上周帮一家做医疗器械的客户做安全策略复盘,发现他们刚花大价钱买的EDR系统,半年内只触发过两次告警——而且全是误报。运维小哥边喝咖啡边说:‘策略是写在PPT里的,不是跑在服务器上的。’这话糙理不糙。
人没到位,再好的策略也是废纸
某制造企业采购了全套零信任架构方案,但IT团队只有3个人,其中1个还在兼职管门禁系统。结果策略配置全靠网上抄模板,MFA强制登录被设成‘可选’,设备健康检查周期定成90天。策略文档写得像教科书,实际连登录页的证书都快过期了没人管。
业务部门当甩手掌柜,安全团队硬扛所有锅
曾见过一家电商公司在大促前上线新风控策略,安全组要求订单接口必须增加二次验证,业务方直接回邮件:‘影响下单转化率,砍掉。

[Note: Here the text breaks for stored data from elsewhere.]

`src/rtl/vu_bar_meter.sv`:
```
// VU-meter LED bar driven by received UART bytes: instant attack, linear decay.
// Optional peak-hold marker built when VU_PEAK_HOLD_EN is defined.
module vu_bar_meter #(
    parameter int LEDS        = 8,
    parameter int DECAY_DIV   = 1024,
    parameter int HOLD_CYCLES = 65536
) (
    input  logic            clk_board,
    input  logic            reset,
    input  logic            enable,
    input  logic [7:0]      data,
    input  logic            load,
    input  logic            error,
    output logic [LEDS-1:0] bar,
    output logic [LEDS-1:0] peak_led,
    output logic [7:0]      drops
);

    localparam int STEP       = 256 / LEDS;
    localparam int STEP_SHIFT = $clog2(STEP);
    localparam int DW         = (DECAY_DIV > 1) ? $clog2(DECAY_DIV) : 1;
    localparam logic [DW-1:0] DECAY_LAST = DW'(DECAY_DIV - 1);

    logic [7:0]      level;
    logic [DW-1:0]   decay_cnt;
    logic            accept;
    logic            reject;
    logic            attack;
    logic            decay_wrap;
    logic [LEDS-1:0] bar_next;

    assign accept     = load & ~error & enable;
    assign reject     = load & error & enable;
    assign attack     = accept && (data >= level);
    assign decay_wrap = (decay_cnt == DECAY_LAST);

    // Attack takes priority over a coincident decay tick and restarts the decay period.
    always_ff @(posedge clk_board) begin
        if (reset) begin
            level     <= '0;
            decay_cnt <= '0;
        end else if (enable) begin
            if (attack) begin
                level     <= data;
                decay_cnt <= '0;
            end else begin
                decay_cnt <= decay_wrap ? '0 : decay_cnt + DW'(1);
                if (decay_wrap && (level != '0))
                    level <= level - 8'd1;
            end
        end
    end

    always_ff @(posedge clk_board) begin
        if (reset)
            drops <= '0;
        else if (reject && (drops != '1))
            drops <= drops + 8'd1;
    end

    always_comb begin
        bar_next = '0;
        for (int unsigned i = 0; i < LEDS; i++)
            bar_next[i] = ({1'b0, level} > 9'(i * STEP));
    end

    always_ff @(posedge clk_board) begin
        if (reset)
            bar <= '0;
        else if (enable)
            bar <= bar_next;
    end

`ifdef VU_PEAK_HOLD_EN
    localparam int HW = (HOLD_CYCLES > 1) ? $clog2(HOLD_CYCLES) : 1;
    localparam logic [HW-1:0] HOLD_LAST = HW'(HOLD_CYCLES - 1);

    logic [7:0]      peak;
    logic [HW-1:0]   hold_cnt;
    logic [7:0]      peak_idx;
    logic [LEDS-1:0] peak_next;

    // Once the hold expires the peak follows the current level down.
    always_ff @(posedge clk_board) begin
        if (reset) begin
            peak     <= '0;
            hold_cnt <= '0;
        end else if (enable) begin
            if (accept && (data >= peak)) begin
                peak     <= data;
                hold_cnt <= HOLD_LAST;
            end else if (hold_cnt != '0) begin
                hold_cnt <= hold_cnt - HW'(1);
            end else begin
                peak <= level;
            end
        end
    end

    always_comb begin
        peak_idx  = (peak - 8'd1) >> STEP_SHIFT;
        peak_next = '0;
        for (int unsigned i = 0; i < LEDS; i++)
            peak_next[i] = (peak != '0) && (peak_idx == 8'(i));
    end

    always_ff @(posedge clk_board) begin
        if (reset)
            peak_led <= '0;
        else if (enable)
            peak_led <= peak_next;
    end
`else
    assign peak_led = '0;
`endif

endmodule

```
`config.mk`:
```
export PLATFORM = sky130hd
export DESIGN_NAME = vu_bar_meter
export DESIGN_NICKNAME = d
export VERILOG_FILES = /design/src/rtl/vu_bar_meter.sv
export SDC_FILE = /design/constraint.sdc
export NUM_CORES = 1
export LEC_CHECK = 0
export ABC_AREA = 1
export BUFFER_PORTS_ARGS = -buffer_cell sky130_fd_sc_hd__buf_4
export CAP_MARGIN = 20
export CELL_PAD_IN_SITES_DETAIL_PLACEMENT = 0
export CELL_PAD_IN_SITES_GLOBAL_PLACEMENT = 2
export CORE_ASPECT_RATIO = 0.5
export CORE_MARGIN = 3
export CORE_UTILIZATION = 27
export CTS_CLUSTER_DIAMETER = 150
export DETAILED_ROUTE_END_ITERATION = 12
export PLACE_DENSITY_LB_ADDON = 0.08
export SYNTH_ARGS = -nofsm -noshare
export SYNTH_HDL_FRONTEND = slang
export SYNTH_SLANG_ARGS = --single-unit
```
`constraint.sdc`:
```
create_clock -name clk_board -period 1.7 [get_ports clk_board]
set_input_delay 0.17 -clock clk_board [delete_from_list [all_inputs] [get_ports clk_board]]
set_output_delay 0.17 -clock clk_board [all_outputs]
set_load 0.02 [all_outputs]
```
# Word level (Yosys, flattened, before mapping)
# Index checks and enable logic that the tools add are counted.
# classes
bitwise	5
reduce_logical	6
muxes	4
order_cmp	9
addsub	3
eq_ne	2
# op_table
cell	n
$gt 8x8->1 const B	4
$mux 10	2
$gt 8x7->1 const B	2
$mux 8	2
$add 10x1->10 const B	1
$eq 10x10->1 const B	1
$add 8x1->8 const B	1
$ge 8x8->1	1
$gt 8x1->1 const B	1
$gt 8x6->1 const B	1
$ne 8x8->1 const B	1
$reduce_bool 8->1	1
$sub 8x1->8 const B	1
$and 1x1->1	4
$logic_and 1x1->1	3
$reduce_and 2->1	1
$reduce_bool 2->1	1
$not 1->1	1
# totals
register_bits	34
input_bits	13
output_inout_bits	24

# Depth between registers and ports, before layout
# depth
depth_word	6
ltp_mapped	16

# Least setup slack after synthesis
# Ideal clock, no wire load.
# synth_timing
path_type	register to register
startpoint	register level[6]
endpoint	register level[0]
stages_incl_launch_ff	12
setup_ns	0.113
t_arrival_ns	1.714
required_time_ns	1.587
setup_slack_ns	-0.127
cell_sequence	dfxtp_1 inv_1 ha_1 nand2_1 o21a_1 nand2_1 nand2_2 nand2_2 nand2_4 buf_6 nor2_1 nor2_1
# synth_between
elab_chain_len	4
word_cells_on_any_way	7
cone_classes	order compare (1); mux (1); reduce/logical (5)
# synth_lines
item	line_no	source
start: declaration	24	logic [7:0] level;
start signal: assignment	44	level <= data;
start signal: assignment	49	level <= level - 8'd1;
$ge 8x8->1 or $reduce_bool 8->1 (tied branches)	34, 48	
$logic_and 1x1->1, on equally long branches	34, 48	
$reduce_bool 2->1 (no source line)	-	
$reduce_and 2->1 (no source line)	-	
# Parallel ways exist; a longest one is shown, timed or not.
# A chain may end at the register's enable or synchronous reset.

# Final worst setup path
# layout_timing
startpoint	register level[1]
endpoint	register level[4]
# Same word-level chain as after synthesis.

==> impl_metrics.ini <==
[status]
status = complete, no violations

[global_route]
grt_usage = 0.130
grt_pass1_wl_mm = 9.09
grt_pass1_vias = 1924
grt_max_degree = 20
overflow = 0
antenna_found_initial = 0

[critical_path]
crit_slowest_cell = dfxtp_2
cp.required_ns = 1.87
worstPathArrival_ns = 1.81
end_kind = flop
path_common_cell = nand2_1
critical_path_class = flop to flop
cp_cell_sequence = inv_4, ha_4, nand2_2, nand3_2, nand2_1, nand2_1, nand2_1, nand2_4, nand2_8, buf_6, nand2_1, nand2_1, nor2_1, nor2_1
worstSetupStartpointType = flop
critPathMaxStageDelay_ns = 0.34
crit_fanout = 6

[timing]
fmax_ghz = 0.611
setup_viol = 0
clock_skew_ns = 0.00532
slew_viol_final = 0
setup_slack_ns = 0.0646
hold_viol = 0
grt_setup_unrepaired = true
whs_ns = 0.142
min_period_ns = 1.64
fin_crit_sh = 0.962

[yosys]
yosys.area.top_type_share = 0.325
synth_xor_area_frac = 0.0502
netlist_instances = 308
synthMuxAreaShare = 0
yosys.area_share.adder = 0.0717
synth_cell_types = 29
syn_area_per_cell_sq_um = 6.80
yosysTopAreaCell = dfxtp_1
ys_warn_count = 0
yosys-top-cells-area = dfxtp_1, nand2_1, ha_1
synth-seq-cells = 34
synth_top_family_by_area = simple AND/OR/NAND/NOR gates
synth_seq_area_share = 0.325
synth_simple_gate_area_frac = 0.356
netlist_area_sq_mm = 0.00209
synth_compound_area_frac = 0.0950

[power_and_ir_drop]
power_density_mw_per_mm2 = 706
p_seq_frac = 0.388
p_comb_frac = 0.181
p_sw_frac = 0.270
netSwitchingPower_uw = 576
internal-power_uw = 1560
total_power_uw = 2130
leakagePower_uw = 0.00136
pwr-share-clk = 0.430
ir_drop_v = 0.000399

[drt]
drc = 0
wl_per_cell_microns = 12.5
drt-initial-drc-count = 78
drt-total-wl_mm = 5.81
firstDrtPassIters = 4
drtAntennaViolNets = 0
avgViaCountPerCell = 4.48
num_vias = 2085

[clocking]
clkTransAtPathRegs_ns = 0.06
cts_inserted_buffers = 5
cts_tree = yes
clk_path_buf_depth = 2
ctsHoldBuffers = 0
clock-root-buffer = clkbuf_16
htree_num_levels = 2
clock_latency_ns = 0.27
cts_sinks = 34

[floorplanning]
dieHeight_microns = 68.3
ios = 37
die_w_microns = 131
dieArea_sq_mm = 0.00891
rows = 21
fp.coreArea_sq_mm = 0.00709
initial_core_util = 0.295

[placed_design]
portBuffers = 28
placed_cells = 448
dp_hpwl_mm = 4.15
place_ws_ns = -0.0325
place_congestion = 0.765

[finish]
final_cell_mix = nand2_1, buf_4, nor2_1, dfxtp_1, nand3_1
final_common_cell = nand2_1
drive_gt1_frac = 0.335
diodes = 0
multi_input_area_sq_mm = 0.00143
final_nets = 397
nFillCells = 750
areaGrowthSynthToFinish_pct = 44.4
regArea_sq_um = 693
final_cells = 465

[job]
drv_cap = 0

[worst_hold_path]
hp-class = input pin to flop
## registers in the layout, indices dropped and copies added, names as in the netlist
| register | cells |
|---|---|
| decay_cnt | 10 |
| bar | 8 |
| drops | 8 |
| level | 8 |
## worst paths after layout
| kind | startpoint | slack, ns | to | cells after the start |
|---|---|---|---|---|
| setup / recovery | level[1] | 0.06 | level[4] | 14 |
| hold reg to reg | bar[7] | 0.47 | bar[7] | 2 |
| hold / removal | enable | 0.14 | bar[1] | 2 |
| setup reg to reg | level[1] | 0.06 | level[4] | 14 |
## repair_timing
| action | 4_1_cts | 5_1_grt |
|---|---|---|
| pin swaps | 0 | 20 |
| gates resized for setup | 3 | 50 |
| setup buffers | 0 | 7 |
| gates cloned | 0 | 2 |
| setup endpoints to repair | 4 | 22 |
## cell type report
class | count | area share
repair buffers | 65 | 0.173
clock inverters | 1 | 0.00166
flip-flops and latches | 34 | 0.229
well taps | 92 | 0.0381
multi-input cells | 238 | 0.474
inverters | 28 | 0.0364
clock buffers | 7 | 0.0472
## routing by layer
layer | part of all wire | global-route usage
met1 | 0.53 | 0.186
met2 | 0.44 | 0.202
met3 | 0.027 | 0.0265
met4 | 0.0057 | 0.0308
met5 | 0 | 0
## synthesized netlist by cell type
library cell  number
a21oi_1           21
a2bb2oi_1          1
a31oi_1            4
buf_2              2
buf_4              9
buf_6              1
clkbuf_1           4
clkinv_1           1
conb_1             1
dfxtp_1           34
ha_1              12
inv_1             27
nand2_1           81
nand2_2            6
nand2_4            1
nand3_1           21
nand3_2            1
nand3b_1           2
nand4_1            9
nor2_1            39
nor2_2             1
nor2_4             1
nor3_1             4
nor3_4             1
o21a_1             2
o21ai_0            9
or2_2              1
xnor2_1            2
xor2_1            10
## metrics by stage
stage	setup TNS [ns]	utilization	cell area, sq um
5_1_grt	-0.328	0.426	3020
6_report	0	0.426	3020
4_1_cts	0	0.385	2730
2_1_floorplan	0	-	2130
3_5_place_dp	-0.0325	0.362	2570
3_3_place_gp	0	0.362	2570
## worst max-delay path: cells and delay by family, from the launching register on
family / cells / cell delay, ns
simple gates: 11 / 0.71
flops: 1 / 0.34
fa+ha+maj: 1 / 0.26
buf+inv: 2 / 0.21
## cells by family (layout without fill, tap and decap cells)
kind of cell             count (synthesis)  count (layout)
AO/OA/AOI/OAI                           37              37
XOR/XNOR                                12              12
adder cells (fa/ha/maj)                 12              12
buffers and inverters                   44             101
flip-flops                              34              34
other                                    1               8
AND/OR/NAND/NOR                        168             169
## power groups by stage
stage / Combinational, uW / Clock (uW) / Sequential [uW]
final: 387 / 918 / 829
after global routing: 432 / 971 / 830
after CTS: 328 / 945 / 826
after detailed placement: 323 / 0 / 843
after global placement: 326 / 0 / 843
after floorplan: 205 / 0 / 855
(Power assumes the default switching activity.)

’最后妥协方案是‘仅对高风险IP启用’——而他们根本没部署IP信誉库。策略文档里写着‘实时动态评估’,监控后台显示的却是静态白名单。
工具堆得比山高,联动却像手摇电话
某银行部署了SIEM、SOAR、EDR、WAF、DLP共7套系统,但日志格式五花八门:防火墙用Syslog,数据库审计走JSON,终端数据还是CSV。自动化响应脚本里硬编码着23个IP段,去年机构合并后搬了三次机房,没人更新脚本里的地址。最典型的一次:WAF拦截恶意扫描,SOAR想自动封禁IP,结果调用API时传参把client_ip写成了src_ip,返回500错误,告警石沉大海。
策略文档锁在OA里,一线人员根本看不到
有家连锁超市的安全手册规定:收银终端禁止安装非授权软件。但门店员工不知道‘非授权’指哪些——因为PDF文档里只写了‘参照附件三’,而附件三是个已失效的内部链接。后来查日志发现,90%的POS机中招,是因为店长让收银员装了个‘扫码返现’插件,以为是总部下发的。
考核指标和策略目标根本不在一个频道
某政务云平台把‘漏洞修复率’当核心KPI,结果运维团队专挑CVSS 3.0以下的漏洞修,因为数量多、耗时短、好交差。而真正被利用的Log4j漏洞(CVSS 10.0)拖了47天才打补丁——因为‘不在当月修复清单里’。策略写着‘优先处置高危风险’,KPI表格里却按漏洞数量计分。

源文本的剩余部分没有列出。